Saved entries
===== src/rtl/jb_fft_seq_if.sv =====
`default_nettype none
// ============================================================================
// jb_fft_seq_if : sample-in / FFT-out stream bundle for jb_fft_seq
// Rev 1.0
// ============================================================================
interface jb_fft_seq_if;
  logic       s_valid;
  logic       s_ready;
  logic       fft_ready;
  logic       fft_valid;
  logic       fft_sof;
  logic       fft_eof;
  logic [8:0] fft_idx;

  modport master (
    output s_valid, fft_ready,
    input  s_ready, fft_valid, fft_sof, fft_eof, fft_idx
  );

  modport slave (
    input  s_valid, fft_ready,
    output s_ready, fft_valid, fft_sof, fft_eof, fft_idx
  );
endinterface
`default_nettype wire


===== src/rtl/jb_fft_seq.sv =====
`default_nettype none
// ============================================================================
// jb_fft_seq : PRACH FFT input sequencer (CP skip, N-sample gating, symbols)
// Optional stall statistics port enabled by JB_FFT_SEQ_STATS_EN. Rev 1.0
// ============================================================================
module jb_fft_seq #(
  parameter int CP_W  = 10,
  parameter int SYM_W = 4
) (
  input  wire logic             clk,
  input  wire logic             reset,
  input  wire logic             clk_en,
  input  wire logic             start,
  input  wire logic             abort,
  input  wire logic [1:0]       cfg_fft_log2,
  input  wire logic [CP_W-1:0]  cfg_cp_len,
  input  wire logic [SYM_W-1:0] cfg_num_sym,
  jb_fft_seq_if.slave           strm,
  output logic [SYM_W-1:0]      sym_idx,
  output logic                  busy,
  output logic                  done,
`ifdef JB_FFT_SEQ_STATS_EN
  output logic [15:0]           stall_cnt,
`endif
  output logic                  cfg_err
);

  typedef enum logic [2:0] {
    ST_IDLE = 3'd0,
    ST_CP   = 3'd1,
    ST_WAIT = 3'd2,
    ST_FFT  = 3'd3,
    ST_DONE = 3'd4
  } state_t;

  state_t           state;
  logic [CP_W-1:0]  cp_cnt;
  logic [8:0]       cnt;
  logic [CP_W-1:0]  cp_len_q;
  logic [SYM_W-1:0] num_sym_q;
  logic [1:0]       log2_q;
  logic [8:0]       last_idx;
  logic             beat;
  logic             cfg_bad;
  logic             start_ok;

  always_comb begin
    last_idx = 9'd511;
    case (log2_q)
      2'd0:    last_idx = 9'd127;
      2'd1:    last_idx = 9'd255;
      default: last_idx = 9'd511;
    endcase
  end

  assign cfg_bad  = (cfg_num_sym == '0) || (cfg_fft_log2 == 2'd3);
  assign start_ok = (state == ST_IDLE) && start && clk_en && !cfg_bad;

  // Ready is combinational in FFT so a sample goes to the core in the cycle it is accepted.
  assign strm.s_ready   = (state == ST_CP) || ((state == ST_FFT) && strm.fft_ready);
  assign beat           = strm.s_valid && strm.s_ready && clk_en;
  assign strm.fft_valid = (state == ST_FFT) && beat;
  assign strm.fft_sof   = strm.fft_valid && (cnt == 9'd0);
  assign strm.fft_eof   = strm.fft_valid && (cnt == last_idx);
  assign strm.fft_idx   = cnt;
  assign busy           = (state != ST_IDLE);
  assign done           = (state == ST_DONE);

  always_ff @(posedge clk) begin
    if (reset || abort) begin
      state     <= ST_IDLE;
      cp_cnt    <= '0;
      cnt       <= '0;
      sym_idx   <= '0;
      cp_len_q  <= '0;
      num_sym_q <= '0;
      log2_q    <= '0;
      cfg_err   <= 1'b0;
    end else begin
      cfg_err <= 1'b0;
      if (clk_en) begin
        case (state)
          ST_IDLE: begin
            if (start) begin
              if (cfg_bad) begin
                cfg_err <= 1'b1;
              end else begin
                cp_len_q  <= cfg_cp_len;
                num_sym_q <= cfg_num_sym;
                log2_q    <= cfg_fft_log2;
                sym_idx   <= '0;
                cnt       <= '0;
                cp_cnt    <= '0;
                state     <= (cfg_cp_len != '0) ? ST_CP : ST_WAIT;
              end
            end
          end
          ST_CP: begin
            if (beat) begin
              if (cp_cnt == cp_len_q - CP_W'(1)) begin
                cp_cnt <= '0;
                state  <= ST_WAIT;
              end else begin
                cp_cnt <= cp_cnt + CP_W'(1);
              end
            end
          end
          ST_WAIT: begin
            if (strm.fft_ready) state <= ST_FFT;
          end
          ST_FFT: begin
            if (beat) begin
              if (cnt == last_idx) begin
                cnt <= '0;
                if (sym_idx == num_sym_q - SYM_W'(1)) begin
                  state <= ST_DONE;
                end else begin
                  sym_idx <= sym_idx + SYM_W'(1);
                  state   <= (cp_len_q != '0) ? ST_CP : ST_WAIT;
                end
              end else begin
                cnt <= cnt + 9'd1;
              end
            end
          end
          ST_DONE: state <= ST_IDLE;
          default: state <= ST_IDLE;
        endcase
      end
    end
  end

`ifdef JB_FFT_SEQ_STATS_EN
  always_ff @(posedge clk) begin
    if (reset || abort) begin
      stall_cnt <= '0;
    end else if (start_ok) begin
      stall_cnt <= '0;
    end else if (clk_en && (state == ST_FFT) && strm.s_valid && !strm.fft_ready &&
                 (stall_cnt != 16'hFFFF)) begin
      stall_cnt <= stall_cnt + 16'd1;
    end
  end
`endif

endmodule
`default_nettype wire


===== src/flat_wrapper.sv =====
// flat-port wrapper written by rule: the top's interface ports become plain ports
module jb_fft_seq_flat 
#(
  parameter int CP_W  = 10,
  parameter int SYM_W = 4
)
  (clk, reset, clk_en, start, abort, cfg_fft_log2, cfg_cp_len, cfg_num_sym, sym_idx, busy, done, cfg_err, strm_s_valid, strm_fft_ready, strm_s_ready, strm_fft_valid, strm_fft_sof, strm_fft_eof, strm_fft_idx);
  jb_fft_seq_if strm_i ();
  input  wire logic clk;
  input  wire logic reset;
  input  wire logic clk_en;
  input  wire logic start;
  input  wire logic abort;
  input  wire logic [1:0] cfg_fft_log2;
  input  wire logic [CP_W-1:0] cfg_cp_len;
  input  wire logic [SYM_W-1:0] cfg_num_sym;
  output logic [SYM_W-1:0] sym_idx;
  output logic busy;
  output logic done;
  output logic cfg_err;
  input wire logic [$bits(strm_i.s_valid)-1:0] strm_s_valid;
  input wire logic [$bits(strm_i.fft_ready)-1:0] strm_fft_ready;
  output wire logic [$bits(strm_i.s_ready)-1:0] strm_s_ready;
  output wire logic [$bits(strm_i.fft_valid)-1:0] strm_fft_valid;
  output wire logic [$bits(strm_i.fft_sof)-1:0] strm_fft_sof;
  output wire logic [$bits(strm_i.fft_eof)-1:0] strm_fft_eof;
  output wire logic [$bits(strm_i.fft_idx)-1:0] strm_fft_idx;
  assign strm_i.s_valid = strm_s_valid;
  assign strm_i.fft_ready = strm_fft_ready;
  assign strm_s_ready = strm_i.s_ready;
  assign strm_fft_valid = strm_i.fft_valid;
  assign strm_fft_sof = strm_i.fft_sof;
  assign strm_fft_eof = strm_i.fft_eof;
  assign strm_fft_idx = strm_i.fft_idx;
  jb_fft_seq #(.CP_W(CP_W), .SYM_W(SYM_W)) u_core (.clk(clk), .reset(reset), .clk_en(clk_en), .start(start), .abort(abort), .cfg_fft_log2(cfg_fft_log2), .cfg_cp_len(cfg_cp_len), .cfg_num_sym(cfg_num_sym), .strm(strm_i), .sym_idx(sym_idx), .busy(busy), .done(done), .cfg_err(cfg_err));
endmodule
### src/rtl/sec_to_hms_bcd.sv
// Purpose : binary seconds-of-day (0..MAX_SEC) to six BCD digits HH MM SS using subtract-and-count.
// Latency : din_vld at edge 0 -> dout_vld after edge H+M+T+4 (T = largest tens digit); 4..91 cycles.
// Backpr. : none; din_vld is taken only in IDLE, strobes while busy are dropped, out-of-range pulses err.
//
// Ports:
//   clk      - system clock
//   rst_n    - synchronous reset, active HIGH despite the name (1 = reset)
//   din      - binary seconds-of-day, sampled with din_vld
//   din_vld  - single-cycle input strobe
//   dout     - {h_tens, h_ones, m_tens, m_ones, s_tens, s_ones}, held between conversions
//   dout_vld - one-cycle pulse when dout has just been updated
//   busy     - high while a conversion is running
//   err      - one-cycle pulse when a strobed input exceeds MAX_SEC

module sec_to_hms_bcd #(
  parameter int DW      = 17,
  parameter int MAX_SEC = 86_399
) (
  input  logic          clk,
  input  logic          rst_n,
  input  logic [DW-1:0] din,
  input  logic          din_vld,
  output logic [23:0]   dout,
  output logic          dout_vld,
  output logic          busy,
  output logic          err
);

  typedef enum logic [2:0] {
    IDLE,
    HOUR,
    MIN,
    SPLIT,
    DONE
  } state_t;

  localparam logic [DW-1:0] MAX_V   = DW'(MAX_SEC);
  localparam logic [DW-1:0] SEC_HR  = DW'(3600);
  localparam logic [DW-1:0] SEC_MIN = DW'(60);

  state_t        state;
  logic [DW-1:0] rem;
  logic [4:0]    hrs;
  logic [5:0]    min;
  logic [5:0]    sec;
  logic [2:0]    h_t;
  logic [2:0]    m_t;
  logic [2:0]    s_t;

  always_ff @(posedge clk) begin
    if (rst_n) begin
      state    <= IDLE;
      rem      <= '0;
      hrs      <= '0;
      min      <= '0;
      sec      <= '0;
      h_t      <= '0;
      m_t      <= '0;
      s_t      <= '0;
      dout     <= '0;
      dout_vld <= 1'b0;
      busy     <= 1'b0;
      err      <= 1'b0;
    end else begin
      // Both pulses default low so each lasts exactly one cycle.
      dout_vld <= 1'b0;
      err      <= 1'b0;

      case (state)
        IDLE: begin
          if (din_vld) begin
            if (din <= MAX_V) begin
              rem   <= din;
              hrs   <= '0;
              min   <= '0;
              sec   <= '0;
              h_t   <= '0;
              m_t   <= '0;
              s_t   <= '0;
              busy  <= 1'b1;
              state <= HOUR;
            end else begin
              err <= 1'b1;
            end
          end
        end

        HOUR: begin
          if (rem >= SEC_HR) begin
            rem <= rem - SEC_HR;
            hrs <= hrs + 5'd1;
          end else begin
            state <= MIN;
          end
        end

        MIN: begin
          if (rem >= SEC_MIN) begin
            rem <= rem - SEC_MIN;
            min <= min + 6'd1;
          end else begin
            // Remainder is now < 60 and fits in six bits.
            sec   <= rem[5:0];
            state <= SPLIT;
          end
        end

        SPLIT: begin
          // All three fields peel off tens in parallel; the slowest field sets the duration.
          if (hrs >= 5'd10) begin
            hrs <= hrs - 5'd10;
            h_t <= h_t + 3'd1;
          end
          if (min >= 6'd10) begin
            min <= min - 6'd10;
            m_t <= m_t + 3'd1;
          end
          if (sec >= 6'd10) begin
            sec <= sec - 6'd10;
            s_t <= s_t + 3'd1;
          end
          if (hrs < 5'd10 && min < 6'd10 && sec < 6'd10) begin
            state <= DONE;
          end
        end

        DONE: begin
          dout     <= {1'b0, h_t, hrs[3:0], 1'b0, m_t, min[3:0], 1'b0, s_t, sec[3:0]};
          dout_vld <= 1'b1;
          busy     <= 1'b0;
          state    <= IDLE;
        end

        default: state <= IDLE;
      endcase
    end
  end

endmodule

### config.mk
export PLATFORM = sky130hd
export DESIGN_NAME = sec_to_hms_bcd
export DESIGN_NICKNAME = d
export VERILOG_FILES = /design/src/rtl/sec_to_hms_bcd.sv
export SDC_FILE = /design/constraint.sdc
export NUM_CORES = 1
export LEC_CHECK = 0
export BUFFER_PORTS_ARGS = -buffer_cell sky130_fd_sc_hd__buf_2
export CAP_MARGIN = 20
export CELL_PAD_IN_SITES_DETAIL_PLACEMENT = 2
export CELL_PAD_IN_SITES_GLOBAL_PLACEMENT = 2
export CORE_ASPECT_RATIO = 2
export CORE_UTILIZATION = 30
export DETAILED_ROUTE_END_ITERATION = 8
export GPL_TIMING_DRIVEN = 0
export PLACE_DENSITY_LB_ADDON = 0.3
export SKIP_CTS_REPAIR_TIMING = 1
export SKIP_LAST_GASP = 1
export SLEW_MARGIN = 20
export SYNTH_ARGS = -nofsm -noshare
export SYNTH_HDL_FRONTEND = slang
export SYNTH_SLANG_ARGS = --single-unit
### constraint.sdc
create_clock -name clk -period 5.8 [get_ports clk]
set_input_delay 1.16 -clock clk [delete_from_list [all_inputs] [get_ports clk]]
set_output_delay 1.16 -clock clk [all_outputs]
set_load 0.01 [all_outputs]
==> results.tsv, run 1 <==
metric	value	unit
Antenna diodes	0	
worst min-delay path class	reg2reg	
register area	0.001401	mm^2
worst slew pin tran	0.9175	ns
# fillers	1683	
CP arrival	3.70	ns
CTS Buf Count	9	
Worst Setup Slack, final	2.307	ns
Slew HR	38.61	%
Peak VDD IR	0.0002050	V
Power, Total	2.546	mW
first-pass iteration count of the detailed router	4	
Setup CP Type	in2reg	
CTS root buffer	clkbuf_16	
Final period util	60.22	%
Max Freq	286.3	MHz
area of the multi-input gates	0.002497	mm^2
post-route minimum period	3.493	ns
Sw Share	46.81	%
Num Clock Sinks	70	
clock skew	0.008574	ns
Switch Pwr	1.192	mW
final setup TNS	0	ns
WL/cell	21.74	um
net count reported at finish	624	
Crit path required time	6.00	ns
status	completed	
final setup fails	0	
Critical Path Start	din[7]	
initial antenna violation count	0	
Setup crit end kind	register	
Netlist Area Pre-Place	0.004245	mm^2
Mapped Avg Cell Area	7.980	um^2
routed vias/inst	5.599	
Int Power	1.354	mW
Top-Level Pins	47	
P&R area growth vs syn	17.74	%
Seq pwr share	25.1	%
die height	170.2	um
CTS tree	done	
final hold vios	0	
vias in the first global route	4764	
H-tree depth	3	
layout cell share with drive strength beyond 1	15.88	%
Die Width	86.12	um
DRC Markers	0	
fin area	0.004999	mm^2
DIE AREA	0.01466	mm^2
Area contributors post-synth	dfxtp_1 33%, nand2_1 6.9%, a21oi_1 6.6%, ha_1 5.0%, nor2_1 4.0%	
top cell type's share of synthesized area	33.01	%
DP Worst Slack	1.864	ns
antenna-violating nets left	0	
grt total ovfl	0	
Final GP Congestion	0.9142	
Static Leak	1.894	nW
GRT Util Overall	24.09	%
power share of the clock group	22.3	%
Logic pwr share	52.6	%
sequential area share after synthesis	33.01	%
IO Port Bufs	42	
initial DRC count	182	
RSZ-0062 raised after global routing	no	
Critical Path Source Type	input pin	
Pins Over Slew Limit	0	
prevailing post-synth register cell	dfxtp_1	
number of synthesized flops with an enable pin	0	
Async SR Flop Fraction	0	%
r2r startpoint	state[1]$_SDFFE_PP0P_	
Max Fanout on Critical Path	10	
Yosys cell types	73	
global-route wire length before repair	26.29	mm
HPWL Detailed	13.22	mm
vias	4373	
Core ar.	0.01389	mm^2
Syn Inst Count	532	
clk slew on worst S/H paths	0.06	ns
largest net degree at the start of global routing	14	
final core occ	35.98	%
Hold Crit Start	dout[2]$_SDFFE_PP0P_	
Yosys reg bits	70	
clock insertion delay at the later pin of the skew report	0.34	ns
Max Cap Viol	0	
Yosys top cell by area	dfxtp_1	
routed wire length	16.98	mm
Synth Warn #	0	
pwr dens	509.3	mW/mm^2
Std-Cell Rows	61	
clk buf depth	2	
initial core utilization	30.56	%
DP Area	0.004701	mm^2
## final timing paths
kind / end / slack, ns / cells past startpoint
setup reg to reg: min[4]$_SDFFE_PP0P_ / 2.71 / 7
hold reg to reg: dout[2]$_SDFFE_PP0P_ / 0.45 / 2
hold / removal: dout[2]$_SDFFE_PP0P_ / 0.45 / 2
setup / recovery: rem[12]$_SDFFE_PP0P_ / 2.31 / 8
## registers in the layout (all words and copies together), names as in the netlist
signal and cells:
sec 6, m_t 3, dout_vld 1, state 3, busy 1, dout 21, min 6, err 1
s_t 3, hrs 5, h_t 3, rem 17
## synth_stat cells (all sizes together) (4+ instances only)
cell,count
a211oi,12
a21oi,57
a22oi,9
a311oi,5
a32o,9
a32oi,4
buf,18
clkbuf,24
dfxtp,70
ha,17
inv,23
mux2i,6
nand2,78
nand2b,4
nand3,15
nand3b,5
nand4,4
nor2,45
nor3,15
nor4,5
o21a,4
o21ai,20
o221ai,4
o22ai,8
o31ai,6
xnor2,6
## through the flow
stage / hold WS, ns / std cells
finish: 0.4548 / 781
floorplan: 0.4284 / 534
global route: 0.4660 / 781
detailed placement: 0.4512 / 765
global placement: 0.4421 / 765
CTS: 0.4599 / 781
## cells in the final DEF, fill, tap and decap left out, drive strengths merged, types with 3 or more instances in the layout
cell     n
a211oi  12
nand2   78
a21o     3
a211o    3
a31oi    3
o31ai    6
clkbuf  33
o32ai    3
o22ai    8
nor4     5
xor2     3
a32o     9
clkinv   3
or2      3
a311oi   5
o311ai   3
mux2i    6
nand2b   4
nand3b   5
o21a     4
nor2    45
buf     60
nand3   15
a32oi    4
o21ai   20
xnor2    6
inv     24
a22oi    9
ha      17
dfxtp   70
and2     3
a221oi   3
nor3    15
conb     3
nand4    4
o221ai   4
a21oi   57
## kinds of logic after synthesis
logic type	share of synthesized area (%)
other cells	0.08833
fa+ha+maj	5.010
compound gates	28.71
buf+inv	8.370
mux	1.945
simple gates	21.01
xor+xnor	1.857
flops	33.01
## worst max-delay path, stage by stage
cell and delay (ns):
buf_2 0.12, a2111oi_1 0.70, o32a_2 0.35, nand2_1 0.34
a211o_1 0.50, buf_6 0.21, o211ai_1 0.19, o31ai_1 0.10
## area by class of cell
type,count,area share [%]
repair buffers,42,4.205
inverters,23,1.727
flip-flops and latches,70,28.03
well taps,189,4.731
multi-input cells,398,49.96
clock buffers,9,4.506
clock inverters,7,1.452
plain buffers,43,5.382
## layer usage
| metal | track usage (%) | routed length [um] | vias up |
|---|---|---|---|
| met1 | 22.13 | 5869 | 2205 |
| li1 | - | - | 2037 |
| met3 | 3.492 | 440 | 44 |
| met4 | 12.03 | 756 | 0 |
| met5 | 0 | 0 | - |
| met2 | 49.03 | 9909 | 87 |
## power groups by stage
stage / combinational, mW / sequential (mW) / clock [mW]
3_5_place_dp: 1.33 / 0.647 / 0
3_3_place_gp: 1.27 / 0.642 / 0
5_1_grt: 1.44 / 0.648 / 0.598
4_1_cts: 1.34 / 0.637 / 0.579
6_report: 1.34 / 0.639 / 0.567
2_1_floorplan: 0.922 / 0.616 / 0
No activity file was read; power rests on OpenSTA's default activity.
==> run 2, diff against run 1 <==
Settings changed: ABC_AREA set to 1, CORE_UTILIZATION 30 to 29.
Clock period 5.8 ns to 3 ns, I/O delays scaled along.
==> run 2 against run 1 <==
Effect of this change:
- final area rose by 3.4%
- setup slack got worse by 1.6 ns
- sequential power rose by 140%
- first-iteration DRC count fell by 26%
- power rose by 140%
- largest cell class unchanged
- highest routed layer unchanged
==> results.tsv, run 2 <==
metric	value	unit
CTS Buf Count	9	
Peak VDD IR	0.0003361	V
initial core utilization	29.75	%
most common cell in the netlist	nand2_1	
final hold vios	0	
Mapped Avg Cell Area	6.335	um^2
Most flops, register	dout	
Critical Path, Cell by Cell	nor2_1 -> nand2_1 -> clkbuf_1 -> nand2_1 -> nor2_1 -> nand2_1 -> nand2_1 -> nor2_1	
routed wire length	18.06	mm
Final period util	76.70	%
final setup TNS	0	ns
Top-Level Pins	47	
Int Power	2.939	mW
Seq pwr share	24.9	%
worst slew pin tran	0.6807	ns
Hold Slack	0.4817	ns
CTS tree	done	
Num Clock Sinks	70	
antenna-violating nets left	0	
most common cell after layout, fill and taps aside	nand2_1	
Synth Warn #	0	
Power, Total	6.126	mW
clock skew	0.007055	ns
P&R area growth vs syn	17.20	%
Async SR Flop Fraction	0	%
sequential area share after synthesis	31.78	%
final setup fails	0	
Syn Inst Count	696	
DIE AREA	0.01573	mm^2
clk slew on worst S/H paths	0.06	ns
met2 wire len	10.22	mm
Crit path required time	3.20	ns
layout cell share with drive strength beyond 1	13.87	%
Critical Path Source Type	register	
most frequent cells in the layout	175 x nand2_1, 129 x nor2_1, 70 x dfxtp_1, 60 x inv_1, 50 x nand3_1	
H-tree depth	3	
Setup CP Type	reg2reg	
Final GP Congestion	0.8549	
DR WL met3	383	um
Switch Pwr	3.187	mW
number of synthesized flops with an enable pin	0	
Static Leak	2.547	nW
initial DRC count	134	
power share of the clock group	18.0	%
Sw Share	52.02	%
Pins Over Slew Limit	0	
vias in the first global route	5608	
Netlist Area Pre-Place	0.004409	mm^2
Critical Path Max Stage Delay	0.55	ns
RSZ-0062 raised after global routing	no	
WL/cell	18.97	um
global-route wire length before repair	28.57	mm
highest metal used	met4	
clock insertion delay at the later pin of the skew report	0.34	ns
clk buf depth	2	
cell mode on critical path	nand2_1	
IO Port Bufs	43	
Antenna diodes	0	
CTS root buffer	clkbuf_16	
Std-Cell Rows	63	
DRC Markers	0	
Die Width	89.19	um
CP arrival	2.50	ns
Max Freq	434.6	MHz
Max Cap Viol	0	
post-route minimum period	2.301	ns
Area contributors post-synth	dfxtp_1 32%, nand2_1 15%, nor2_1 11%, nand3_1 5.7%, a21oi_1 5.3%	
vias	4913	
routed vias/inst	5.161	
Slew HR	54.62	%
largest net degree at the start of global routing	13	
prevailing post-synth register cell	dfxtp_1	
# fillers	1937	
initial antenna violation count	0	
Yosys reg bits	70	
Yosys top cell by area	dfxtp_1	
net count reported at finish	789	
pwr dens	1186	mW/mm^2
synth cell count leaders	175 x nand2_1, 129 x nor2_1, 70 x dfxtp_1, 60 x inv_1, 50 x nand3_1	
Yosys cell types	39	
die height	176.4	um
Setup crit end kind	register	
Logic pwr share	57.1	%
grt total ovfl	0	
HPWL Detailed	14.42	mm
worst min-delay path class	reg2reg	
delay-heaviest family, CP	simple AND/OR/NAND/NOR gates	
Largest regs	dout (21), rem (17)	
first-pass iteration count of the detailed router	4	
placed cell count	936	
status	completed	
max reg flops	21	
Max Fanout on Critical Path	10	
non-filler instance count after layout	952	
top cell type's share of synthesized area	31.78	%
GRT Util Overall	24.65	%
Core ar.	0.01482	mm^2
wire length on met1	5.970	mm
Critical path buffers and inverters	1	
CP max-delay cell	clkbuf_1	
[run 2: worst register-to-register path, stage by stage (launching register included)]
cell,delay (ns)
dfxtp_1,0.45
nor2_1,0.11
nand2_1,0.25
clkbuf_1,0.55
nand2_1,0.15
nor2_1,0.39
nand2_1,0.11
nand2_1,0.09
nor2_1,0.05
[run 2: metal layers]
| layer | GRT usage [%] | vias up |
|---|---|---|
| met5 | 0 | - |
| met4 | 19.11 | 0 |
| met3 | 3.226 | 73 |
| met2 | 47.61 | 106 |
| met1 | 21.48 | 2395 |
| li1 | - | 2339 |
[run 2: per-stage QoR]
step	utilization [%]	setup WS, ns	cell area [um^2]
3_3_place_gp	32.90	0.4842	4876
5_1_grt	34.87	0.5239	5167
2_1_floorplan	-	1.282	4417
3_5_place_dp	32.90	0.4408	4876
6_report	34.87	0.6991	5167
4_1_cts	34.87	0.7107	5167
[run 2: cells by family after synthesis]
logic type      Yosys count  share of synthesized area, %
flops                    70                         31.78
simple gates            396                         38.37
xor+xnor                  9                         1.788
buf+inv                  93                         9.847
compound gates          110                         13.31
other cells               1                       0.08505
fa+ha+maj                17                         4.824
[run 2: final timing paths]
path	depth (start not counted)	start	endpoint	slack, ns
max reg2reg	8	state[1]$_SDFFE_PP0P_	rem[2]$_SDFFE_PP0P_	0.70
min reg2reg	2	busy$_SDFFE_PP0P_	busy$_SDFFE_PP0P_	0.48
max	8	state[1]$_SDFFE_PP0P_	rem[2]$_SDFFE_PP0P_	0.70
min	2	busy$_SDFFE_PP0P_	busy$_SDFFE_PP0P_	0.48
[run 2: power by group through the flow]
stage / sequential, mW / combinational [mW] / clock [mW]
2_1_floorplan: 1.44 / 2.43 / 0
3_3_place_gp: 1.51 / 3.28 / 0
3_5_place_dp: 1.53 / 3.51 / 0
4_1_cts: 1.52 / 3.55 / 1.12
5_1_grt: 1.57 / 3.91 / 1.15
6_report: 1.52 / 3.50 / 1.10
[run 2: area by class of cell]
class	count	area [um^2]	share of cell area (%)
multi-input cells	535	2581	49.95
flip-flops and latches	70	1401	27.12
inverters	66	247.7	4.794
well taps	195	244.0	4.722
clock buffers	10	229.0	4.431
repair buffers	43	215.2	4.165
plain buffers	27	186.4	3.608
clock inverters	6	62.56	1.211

### [What is needed]
Both the line containing "logic [SYM_W-1:0] num_sym_q;" and the line containing "(cnt == 9'd0);" belong in the answer. Print them and every line above that falls between them exactly, and no others.

### [Task response]
  logic [SYM_W-1:0] num_sym_q;
  logic [1:0]       log2_q;
  logic [8:0]       last_idx;
  logic             beat;
  logic             cfg_bad;
  logic             start_ok;

  always_comb begin
    last_idx = 9'd511;
    case (log2_q)
      2'd0:    last_idx = 9'd127;
      2'd1:    last_idx = 9'd255;
      default: last_idx = 9'd511;
    endcase
  end

  assign cfg_bad  = (cfg_num_sym == '0) || (cfg_fft_log2 == 2'd3);
  assign start_ok = (state == ST_IDLE) && start && clk_en && !cfg_bad;

  // Ready is combinational in FFT so a sample goes to the core in the cycle it is accepted.
  assign strm.s_ready   = (state == ST_CP) || ((state == ST_FFT) && strm.fft_ready);
  assign beat           = strm.s_valid && strm.s_ready && clk_en;
  assign strm.fft_valid = (state == ST_FFT) && beat;
  assign strm.fft_sof   = strm.fft_valid && (cnt == 9'd0);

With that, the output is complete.